A common refrain today is that tax reform should “broaden the base and lower the rates.” This is close but not quite correct. One could, for example, have a very broad base by taxing every dollar of business receipts and every dollar of individual income. This massive tax base would permit a very low tax rate, but it also would substitute one set of distortions for another and likely produce a nasty recession and a weaker economy in the long run. Broadening the tax base is fine as long as the goal is not simply a broad tax base but a neutral tax base where, again, neutrality means the definition of what is taxed creates neither artificial incentives nor disincentives. This is essentially where the President’s corporate tax reform framework runs off the tracks. His framework broadens the base to the point of overstating taxable income and thus losing much of the benefit he would obtain from lower rates.

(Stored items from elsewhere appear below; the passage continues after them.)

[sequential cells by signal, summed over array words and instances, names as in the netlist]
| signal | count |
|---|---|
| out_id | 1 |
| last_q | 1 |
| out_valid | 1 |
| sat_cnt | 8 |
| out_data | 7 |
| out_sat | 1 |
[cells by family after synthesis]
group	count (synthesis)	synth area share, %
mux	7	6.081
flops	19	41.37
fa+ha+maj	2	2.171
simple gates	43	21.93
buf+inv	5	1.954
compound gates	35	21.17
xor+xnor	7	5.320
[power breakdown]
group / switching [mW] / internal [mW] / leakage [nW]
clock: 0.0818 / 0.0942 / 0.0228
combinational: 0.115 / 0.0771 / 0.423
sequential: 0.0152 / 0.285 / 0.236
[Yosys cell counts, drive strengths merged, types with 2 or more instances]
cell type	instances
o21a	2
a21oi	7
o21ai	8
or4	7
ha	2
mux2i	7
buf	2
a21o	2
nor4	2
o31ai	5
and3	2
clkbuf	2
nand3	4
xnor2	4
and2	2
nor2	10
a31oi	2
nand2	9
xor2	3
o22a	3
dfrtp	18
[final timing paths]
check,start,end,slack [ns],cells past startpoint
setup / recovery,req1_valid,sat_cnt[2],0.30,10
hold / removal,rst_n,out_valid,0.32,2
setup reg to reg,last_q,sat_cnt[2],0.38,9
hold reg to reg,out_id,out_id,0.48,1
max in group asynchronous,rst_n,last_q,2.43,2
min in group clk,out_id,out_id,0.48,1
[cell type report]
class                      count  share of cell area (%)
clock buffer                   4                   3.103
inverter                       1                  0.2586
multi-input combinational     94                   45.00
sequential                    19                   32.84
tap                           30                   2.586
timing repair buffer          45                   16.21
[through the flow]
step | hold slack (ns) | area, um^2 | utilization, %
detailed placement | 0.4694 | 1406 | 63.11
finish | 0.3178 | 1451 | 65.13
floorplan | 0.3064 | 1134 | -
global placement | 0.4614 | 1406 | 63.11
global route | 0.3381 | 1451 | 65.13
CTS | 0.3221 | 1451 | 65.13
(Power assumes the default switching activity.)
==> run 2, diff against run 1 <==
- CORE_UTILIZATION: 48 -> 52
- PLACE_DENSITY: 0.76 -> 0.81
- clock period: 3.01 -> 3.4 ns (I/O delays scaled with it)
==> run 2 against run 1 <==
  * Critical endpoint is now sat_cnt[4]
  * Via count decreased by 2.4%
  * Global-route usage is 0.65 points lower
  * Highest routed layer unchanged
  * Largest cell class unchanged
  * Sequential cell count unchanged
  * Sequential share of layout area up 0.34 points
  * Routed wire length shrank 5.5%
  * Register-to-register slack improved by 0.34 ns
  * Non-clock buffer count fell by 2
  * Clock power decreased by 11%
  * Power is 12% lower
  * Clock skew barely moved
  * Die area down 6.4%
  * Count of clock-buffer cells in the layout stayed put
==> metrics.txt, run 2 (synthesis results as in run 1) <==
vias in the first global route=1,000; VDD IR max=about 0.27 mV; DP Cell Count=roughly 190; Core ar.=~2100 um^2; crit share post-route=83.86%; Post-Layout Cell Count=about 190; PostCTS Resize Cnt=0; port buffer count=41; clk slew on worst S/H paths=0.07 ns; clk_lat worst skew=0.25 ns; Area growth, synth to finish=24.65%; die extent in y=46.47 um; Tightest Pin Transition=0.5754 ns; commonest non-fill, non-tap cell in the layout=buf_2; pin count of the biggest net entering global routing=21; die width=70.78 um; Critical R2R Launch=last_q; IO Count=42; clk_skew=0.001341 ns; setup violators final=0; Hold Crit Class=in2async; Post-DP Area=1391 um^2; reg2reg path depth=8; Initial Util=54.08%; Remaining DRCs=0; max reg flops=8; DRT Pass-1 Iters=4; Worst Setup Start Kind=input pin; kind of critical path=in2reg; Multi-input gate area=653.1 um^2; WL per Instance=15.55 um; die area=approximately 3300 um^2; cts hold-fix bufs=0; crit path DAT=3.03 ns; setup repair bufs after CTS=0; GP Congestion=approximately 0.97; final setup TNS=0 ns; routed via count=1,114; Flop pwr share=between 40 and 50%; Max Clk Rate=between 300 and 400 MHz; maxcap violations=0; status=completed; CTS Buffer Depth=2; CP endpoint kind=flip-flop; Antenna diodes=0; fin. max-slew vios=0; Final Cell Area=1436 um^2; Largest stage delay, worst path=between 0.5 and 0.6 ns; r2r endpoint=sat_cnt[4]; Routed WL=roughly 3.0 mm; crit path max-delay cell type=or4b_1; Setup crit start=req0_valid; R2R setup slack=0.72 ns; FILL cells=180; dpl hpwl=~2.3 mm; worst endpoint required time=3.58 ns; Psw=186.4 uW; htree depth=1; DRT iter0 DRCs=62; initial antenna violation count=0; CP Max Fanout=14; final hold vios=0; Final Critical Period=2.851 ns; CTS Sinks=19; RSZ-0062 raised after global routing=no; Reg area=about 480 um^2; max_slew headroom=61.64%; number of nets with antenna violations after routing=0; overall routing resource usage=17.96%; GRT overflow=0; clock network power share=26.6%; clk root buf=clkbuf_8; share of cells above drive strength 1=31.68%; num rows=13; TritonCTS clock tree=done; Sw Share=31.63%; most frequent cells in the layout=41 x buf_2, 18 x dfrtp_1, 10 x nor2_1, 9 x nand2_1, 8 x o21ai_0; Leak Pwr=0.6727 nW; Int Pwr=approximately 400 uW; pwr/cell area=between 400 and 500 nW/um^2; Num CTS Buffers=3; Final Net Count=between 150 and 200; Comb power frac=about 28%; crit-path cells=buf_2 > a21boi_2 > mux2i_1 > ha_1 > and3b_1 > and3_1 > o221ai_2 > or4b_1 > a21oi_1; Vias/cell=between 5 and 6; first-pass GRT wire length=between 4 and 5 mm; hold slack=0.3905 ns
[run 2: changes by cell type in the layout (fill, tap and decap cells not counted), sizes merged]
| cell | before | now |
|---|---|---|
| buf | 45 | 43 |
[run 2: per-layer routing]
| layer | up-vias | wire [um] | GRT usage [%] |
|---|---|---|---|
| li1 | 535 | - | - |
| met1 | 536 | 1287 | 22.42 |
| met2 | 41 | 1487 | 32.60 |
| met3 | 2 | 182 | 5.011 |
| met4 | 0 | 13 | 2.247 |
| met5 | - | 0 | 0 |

Finally, with respect to tax policies that would help the economy, one must acknowledge something of a conflict between the goals of tax certainty and pro-growth revenue-neutral tax reform designed to achieve a neutral tax base and lower rates. Perfect tax certainty precludes any tax changes, including positive changes from tax reform. No one can say, once started, where tax reform will end. For policymakers and economists, this is a source of concern. It is much worse for businesses facing difficult decisions. Given the current weakened state of the economy, any ill-defined move toward tax reform would increase the uncertainty in the economy, adding substantially to the economy’s headwinds.
To Help the Economy Today, Do Less Harm
There is much more the federal government could do to help the economy today, a list that need not fall back on policy gimmicks. To understand which policies might be helpful today and which would be harmful, it is important to assess why the economy is not yet recovering. The fundamentals of our economy remain sound. The natural productive tendencies of America’s workers, investors, and entrepreneurs remain undiminished. The economy is poised to grow. Why, then, does it still hold back?

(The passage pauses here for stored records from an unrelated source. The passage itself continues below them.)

`config.mk`:
```
export PLATFORM = sky130hd
export DESIGN_NAME = instr_fetch
export DESIGN_NICKNAME = d
export VERILOG_FILES = /design/src/rtl/instr_fetch.sv
export SDC_FILE = /design/constraint.sdc
export NUM_CORES = 1
export LEC_CHECK = 0
export CORE_MARGIN = 4
export CORE_UTILIZATION = 36
export CTS_CLUSTER_DIAMETER = 80
export DETAILED_ROUTE_END_ITERATION = 10
export PLACE_DENSITY_LB_ADDON = 0.12
export SLEW_MARGIN = 20
export SYNTH_ARGS = -nofsm -noshare
export SYNTH_HDL_FRONTEND = slang
export SYNTH_SLANG_ARGS = --single-unit
```
`constraint.sdc`:
```
create_clock -name Clk -period 1.6 [get_ports Clk]
set_clock_uncertainty 0.1 [all_clocks]
set_input_delay 0.32 -clock Clk [delete_from_list [all_inputs] [get_ports Clk]]
set_output_delay 0.32 -clock Clk [all_outputs]
set_load 0.02 [all_outputs]
```
`src/rtl/instr_fetch.sv`:
```
// ---------------------------------------------------------------------------
// instr_fetch
//
// Instruction fetch stage that sits directly in front of the control decoder.
// It owns the program counter and drives it out as the instruction-memory
// address. It registers the returned word into Instr for the decoder, and
// redirects on taken branches. A redirect squashes the word fetched in the
// same cycle, which costs one bubble. The run is sequenced IDLE -> RUN -> HALT,
// and Done is held high while halted.
//
// Optional feature: define INSTR_FETCH_CYCLE_COUNT_EN to build the saturating
// RUN-cycle counter. Without it, CycleCount is tied to zero.
//
// Ports:
//   Clk         in   1    clock, all state updates on the rising edge
//   Reset       in   1    synchronous active-low reset
//   Start       in   1    begin a run from PC 0 (from IDLE or HALT)
//   Stall       in   1    freeze PC, Instr and InstrValid for the cycle
//   Branch      in   1    decoder flags Instr as a branch
//   Taken       in   1    branch condition true (qualified by Branch)
//   Target      in   PCW  absolute branch target
//   IMemData    in   IW   combinational read data for IMemAddr
//   IMemAddr    out  PCW  current PC
//   Instr       out  IW   registered instruction for the decoder
//   InstrValid  out  1    Instr holds a live instruction
//   Done        out  1    high while in HALT
//   CycleCount  out  32   RUN-cycle counter (zero when the feature is off)
// ---------------------------------------------------------------------------
module instr_fetch #(
    parameter int             IW      = 9,
    parameter int             PCW     = 10,
    parameter logic [IW-1:0]  HALT_OP = 9'h1FF
) (
    input  logic            Clk,
    input  logic            Reset,
    input  logic            Start,
    input  logic            Stall,
    input  logic            Branch,
    input  logic            Taken,
    input  logic [PCW-1:0]  Target,
    input  logic [IW-1:0]   IMemData,
    output logic [PCW-1:0]  IMemAddr,
    output logic [IW-1:0]   Instr,
    output logic            InstrValid,
    output logic            Done,
    output logic [31:0]     CycleCount
);

    typedef enum logic [1:0] {
        IDLE = 2'd0,
        RUN  = 2'd1,
        HALT = 2'd2
    } state_t;

    state_t          state_q, state_d;
    logic [PCW-1:0]  pc_q, pc_d;
    logic [IW-1:0]   instr_q, instr_d;
    logic            valid_q, valid_d;
    logic            done_q, done_d;

    // Halt and branch decisions look at the word already sitting in Instr.
    // Halt outranks a branch flagged in the same cycle.
    logic haltSeen;
    logic branchTaken;

    assign haltSeen    = valid_q && (instr_q == HALT_OP);
    assign branchTaken = valid_q && Branch && Taken;

    // Next-state logic for the fetch sequencer. A stalled RUN cycle keeps
    // every register, so any pending halt or branch is acted on in the first
    // unstalled cycle.
    always_comb begin
        state_d = state_q;
        pc_d    = pc_q;
        instr_d = instr_q;
        valid_d = valid_q;
        done_d  = done_q;

        case (state_q)
            IDLE: begin
                if (Start) begin
                    state_d = RUN;
                    pc_d    = '0;
                    valid_d = 1'b0;
                end
            end

            RUN: begin
                if (!Stall) begin
                    if (haltSeen) begin
                        // PC freezes where it is; nothing more is fetched.
                        state_d = HALT;
                        valid_d = 1'b0;
                        done_d  = 1'b1;
                    end else if (branchTaken) begin
                        // The word read this cycle is on the wrong path, so
                        // it is captured but marked invalid (the bubble).
                        pc_d    = Target;
                        instr_d = IMemData;
                        valid_d = 1'b0;
                    end else begin
                        pc_d    = pc_q + PCW'(1);
                        instr_d = IMemData;
                        valid_d = 1'b1;
                    end
                end
            end

            HALT: begin
                if (Start) begin
                    state_d = RUN;
                    pc_d    = '0;
                    valid_d = 1'b0;
                    done_d  = 1'b0;
                end
            end

            default: begin
                state_d = IDLE;
                pc_d    = '0;
                valid_d = 1'b0;
                done_d  = 1'b0;
            end
        endcase
    end

    // Sequencer registers. Reset wins over every other input.
    always_ff @(posedge Clk) begin
        if (!Reset) begin
            state_q <= IDLE;
            pc_q    <= '0;
            instr_q <= '0;
            valid_q <= 1'b0;
            done_q  <= 1'b0;
        end else begin
            state_q <= state_d;
            pc_q    <= pc_d;
            instr_q <= instr_d;
            valid_q <= valid_d;
            done_q  <= done_d;
        end
    end

    assign IMemAddr   = pc_q;
    assign Instr      = instr_q;
    assign InstrValid = valid_q;
    assign Done       = done_q;

`ifdef INSTR_FETCH_CYCLE_COUNT_EN
    logic [31:0] cnt_q, cnt_d;

    // Counts every cycle spent in RUN, stalls and bubbles included. It
    // saturates at all-ones and is cleared when a halted run restarts.
    always_comb begin
        cnt_d = cnt_q;
        if (state_q == HALT && Start) begin
            cnt_d = '0;
        end else if (state_q == RUN && cnt_q != 32'hFFFF_FFFF) begin
            cnt_d = cnt_q + 32'd1;
        end
    end

    always_ff @(posedge Clk) begin
        if (!Reset) begin
            cnt_q <= '0;
        end else begin
            cnt_q <= cnt_d;
        end
    end

    assign CycleCount = cnt_q;
`else
    assign CycleCount = '0;
`endif

endmodule

```
==> qor_table.md, run 1 <==
| Stage | Quantity | Reported |
|---|---|---|
| status | Status | finished clean |
| cts | Clock slew at reported path FFs | 0.09 ns |
| cts | Number of clock buffers inserted by TritonCTS | 3 |
| routing | Total iterations of the first detailed-routing run | 4 |
| synthesis | Leading cell type by number of instances after synthesis | buf_4 |
| worst setup path | Critical register-to-register path endpoint | IMemAddr[0] |
| cells and area | Area used by multi-input combinational logic | 954.7 um^2 |
| synthesis | Count of synthesis-stage warnings from yosys | 0 |
| routing | Count of unresolved DRC violations after routing | 0 |
| die | Full die area | 0.005240 mm^2 |
| sta | Fin worst setup slack | 0.03660 ns |
| worst setup path | Cell depth of the worst flop-to-flop path | 5 |
| routing | Count of antenna-violating nets left after detailed routing | 0 |
| cells and area | Synth-to-Final Area Change | 55.24% |
| cts | Insertion delay to the later sink of the worst-skew pair | 0.27 ns |
| synthesis | Post-synthesis average cell area | 8.678 um^2 |
| hold path | Class of the most critical hold timing path | flop to flop |
| worst setup path | Critical path required time | 1.65 ns |
| routing | Via count of the routed design | 1520 |
| cells and area | Antenna cells | 0 |
| worst setup path | Buffering stage count on the worst path with inverters included | 2 |
| sta | # setup viols final | 0 |
| synthesis | Number of synthesized register bits | 23 |
| sta | Upper clock frequency limit | 639.6 MHz |
| worst setup path | Slowest cell delay on critical path | 0.41 ns |
| die | Standard-cell rows | 23 |
| synthesis | Yosys top cell area share | 30.85% |
| worst setup path | Chain of cells forming the critical path | clkdlybuf4s50_1, and3_1, buf_4, a311oi_1, a2111oi_2 |
| synthesis | Leading area contributor after synthesis | dfxtp_1 |
| cells and area | Sequential standard cell area | 476.7 um^2 |
| cts | Buffer depth of the longest clock path | 2 |
| global route | Largest net degree at the start of global routing | 14 |
| sta | Total negative slack for setup checks | 0 ns |
| global route | Vias in the first global route | 1478 |
| run | Reported max-cap violation count | 0 |
| sta | Hold Vio Cnt, Final | 0 |
| worst setup path | CP endpoint kind | flop |
| worst setup path | Highest net fanout along the worst path | 11 |
| placed design | Detailed placement HPWL | 3268 um |
| worst setup path | Setup CP Type | primary input to flop |
| cts | Number of buffers inserted by hold repair at cts | 0 |
| sta | RSZ-0062 raised after global routing | yes |
| routing | Routed via count divided by cell count | 4.935 |
| die | Overall die width | 72.39 um |
| synthesis | Cell types occupying the most area after synthesis | dfxtp_1 31%, buf_4 17%, mux2i_1 6.7%, nand2_1 3.8%, nor2_1 3.8% |
| global route | Initial antenna violation count | 0 |
| routing | Per-cell routed wire length | 13.57 um |
| cts | Cell at the root of the clock tree | clkbuf_8 |
| pwr | Total Power Consumption | 0.001336 W |
| worst setup path | Arr. time, crit path | 1.61 ns |
| cells and area | Post-route core utilization | 57.93% |
| cts | CTS tree | built |
| pwr | Power density cells | 576.6 mW/mm^2 |
| routing | Routed WL | 4181 um |
| cells and area | Count of fill cells added during filler insertion | 368 |
| global route | Total grt overflow | 0 |
| global route | Aggregate global-route resource usage | 15.37% |
| placed design | Placement Setup Slack | -0.3847 ns |
| sta | Tcrit/Tclk final | 97.71% |
| worst setup path | Nature of the critical path startpoint | primary input |
| cts | Maximum level of the CTS H-tree | 1 |
| synthesis | Number of synthesized flops with an enable pin | 0 |
| synthesis | Cell variety after synth | 48 |
| hold path | Hold Path Depth | 2 |
| pwr | Leakage | 1.130 nW |
| worst setup path | CP max stage cell | clkdlybuf4s50_1 |
| synthesis | Async set-reset flop share out of synthesis | 0% |
| synthesis | Synth cell count leaders | 33 x buf_4, 23 x dfxtp_1, 15 x nand2_1, 15 x nor2_1, 10 x mux2i_1 |
| worst setup path | Launch point of the worst reg-to-reg path | Instr[4] |
| worst setup path | Top Family by Delay on Critical Path | buffers and inverters |
| die | IO Count | 78 |
| cells and area | Fraction of final layout cells with drive strength greater than 1 | 31.40% |
| hold path | Worst Hold Path EP | Done |
| global route | Wire length of the first global-routing pass | 6555 um |
| routing | Initial DRC count | 63 |
| synthesis | Gate Count Post-Synth | 172 |
| placed design | Number of buffer cells added on primary ports | 45 |
| sta | Worst hold margin | 0.3993 ns |
| synthesis | Most common flop cell mapped by yosys | dfxtp_1 |
| die | Initial Util | 37.32% |
| pwr | Maximum vdd ir drop | 0.0002843 V |
| synthesis | Sequential element share of the synthesized area | 30.85% |
| die | Height of the die | 72.39 um |
| die | Core outline area | 0.004000 mm^2 |
| cts | Count of clock tree sinks | 23 |
| hold path | Start point of the worst hold path | Done |
| synthesis | Netlist Area Pre-Place | 0.001493 mm^2 |
| placed design | Final GP Congestion | 0.8025 |
| worst setup path | R2R setup slack | 0.05 ns |
| sta | Slew Limit Fails | 0 |
| sta | Final critical delay including setup and external delays | 1.563 ns |
| cells and area | Layout Nets | 285 |
## where the power goes
| group | internal [W] | switching [W] | total [W] |
|---|---|---|---|
| combinational | 0.000157 | 0.000192 | 0.000348 |
| clock | 0.000174 | 0.000205 | 0.000379 |
| sequential | 0.000591 | 0.0000172 | 0.000609 |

There are, of course, the unusual headwinds, such as the ongoing weakness in the domestic housing sector, with prices still falling and stagnant new construction, but the economy faces and overcomes such headwinds even in the best of times. Headwinds there are, to be sure, but they do not explain the economy’s lethargy.

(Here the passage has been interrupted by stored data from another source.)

File: src/flat_wrapper.sv
// flat-port wrapper written by rule: the top's interface ports become plain ports
module risc_control_fsm_flat 
#(
  parameter int unsigned TIMEOUT_CYCLES = 16,
  parameter int unsigned CNT_W          = 8
)
  (clk, rst, bus_opcode, bus_zero, bus_mem_ack, bus_sel_addr, bus_mem_rd, bus_mem_wr, bus_load_ir, bus_inc_pc, bus_load_pc, bus_load_acc, bus_pass, bus_add, bus_halt, bus_mem_err, bus_state);
  risc_ctrl_if bus_i ();
  input  logic clk;
  input  logic rst;
  input wire logic [$bits(bus_i.opcode)-1:0] bus_opcode;
  input wire logic [$bits(bus_i.zero)-1:0] bus_zero;
  input wire logic [$bits(bus_i.mem_ack)-1:0] bus_mem_ack;
  output wire logic [$bits(bus_i.sel_addr)-1:0] bus_sel_addr;
  output wire logic [$bits(bus_i.mem_rd)-1:0] bus_mem_rd;
  output wire logic [$bits(bus_i.mem_wr)-1:0] bus_mem_wr;
  output wire logic [$bits(bus_i.load_ir)-1:0] bus_load_ir;
  output wire logic [$bits(bus_i.inc_pc)-1:0] bus_inc_pc;
  output wire logic [$bits(bus_i.load_pc)-1:0] bus_load_pc;
  output wire logic [$bits(bus_i.load_acc)-1:0] bus_load_acc;
  output wire logic [$bits(bus_i.pass)-1:0] bus_pass;
  output wire logic [$bits(bus_i.add)-1:0] bus_add;
  output wire logic [$bits(bus_i.halt)-1:0] bus_halt;
  output wire logic [$bits(bus_i.mem_err)-1:0] bus_mem_err;
  output wire logic [$bits(bus_i.state)-1:0] bus_state;
  assign bus_i.opcode = bus_opcode;
  assign bus_i.zero = bus_zero;
  assign bus_i.mem_ack = bus_mem_ack;
  assign bus_sel_addr = bus_i.sel_addr;
  assign bus_mem_rd = bus_i.mem_rd;
  assign bus_mem_wr = bus_i.mem_wr;
  assign bus_load_ir = bus_i.load_ir;
  assign bus_inc_pc = bus_i.inc_pc;
  assign bus_load_pc = bus_i.load_pc;
  assign bus_load_acc = bus_i.load_acc;
  assign bus_pass = bus_i.pass;
  assign bus_add = bus_i.add;
  assign bus_halt = bus_i.halt;
  assign bus_mem_err = bus_i.mem_err;
  assign bus_state = bus_i.state;
  risc_control_fsm #(.TIMEOUT_CYCLES(TIMEOUT_CYCLES), .CNT_W(CNT_W)) u_core (.clk(clk), .rst(rst), .bus(bus_i));
endmodule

The economy suffers from two categories of troubles. The first are structural, which today primarily reflect a housing sector still in deep disequilibrium in many areas of the country. There is very little substantively that government can do to restore housing markets, and heaven knows Congress and the President have tried just about everything.
And that is part of the problem: Government’s well-intentioned meddling has delayed and distorted the essential requirement for normalization—price discovery. On balance, these policies have set back the housing recovery by months, perhaps a year or more. There is an important lesson here.
The second category of trouble is what might be termed environmental—not the natural environment, but the economic environment. Missing from most economics textbooks are the true animating forces of prosperity. Most relevant for our discussion is, alternatively, a shortage of confidence or an excess of bad uncertainty.
Those who could make the decisions and take the actions that would grow the economy lack the confidence to do so. Even today, the economy abounds in opportunities for growth, but turning potential into reality requires action, and action requires confidence—confidence in the future, confidence in the specific effects in government policy, and confidence that government can properly carry out its basic functions, like agreeing to a budget. America suffers a confidence shortage, and Washington is overwhelmingly the cause.
Confidence, in turn, is lacking because of an excess of uncertainty: uncertainty about the future, but also uncertainty about the effects of government policies—tax policies, regulatory policies, monetary policies, and trade policies.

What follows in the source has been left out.